## Instructions for the task
Every line in the data below from the one containing "export PLACE_DENSITY = 0.41" down to the one containing "create_clock -name clk", both included, must be retyped exactly; no other line is to appear.

## Data under study

<file path="config.mk">
export PLATFORM = sky130hd
export DESIGN_NAME = rfrp_front
export DESIGN_NICKNAME = d
export VERILOG_FILES = /design/src/hw/rtl/rfrp_pkg.sv /design/src/hw/rtl/rfrp_front.sv
export SDC_FILE = /design/constraint.sdc
export NUM_CORES = 1
export LEC_CHECK = 0
export ABC_AREA = 1
export BUFFER_PORTS_ARGS = -buffer_cell sky130_fd_sc_hd__buf_2
export CORE_ASPECT_RATIO = 1.4
export CORE_MARGIN = 1.5
export CORE_UTILIZATION = 24
export DETAILED_ROUTE_END_ITERATION = 8
export PLACE_DENSITY = 0.41
export RECOVER_POWER = 100
export SLEW_MARGIN = 0
export SYNTH_ARGS = -nofsm -noshare
export SYNTH_HDL_FRONTEND = slang
export SYNTH_SLANG_ARGS = --single-unit
export TNS_END_PERCENT = 20
</file>
<file path="constraint.sdc">
create_clock -name clk -period 4.95 [get_ports clk]
set_input_delay 0.2475 -clock clk [delete_from_list [all_inputs] [get_ports clk]]
set_output_delay 0.2475 -clock clk [all_outputs]
set_load 0.02 [all_outputs]
</file>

## Answer to this problem
export PLACE_DENSITY = 0.41
export RECOVER_POWER = 100
export SLEW_MARGIN = 0
export SYNTH_ARGS = -nofsm -noshare
export SYNTH_HDL_FRONTEND = slang
export SYNTH_SLANG_ARGS = --single-unit
export TNS_END_PERCENT = 20
</file>
<file path="constraint.sdc">
create_clock -name clk -period 4.95 [get_ports clk]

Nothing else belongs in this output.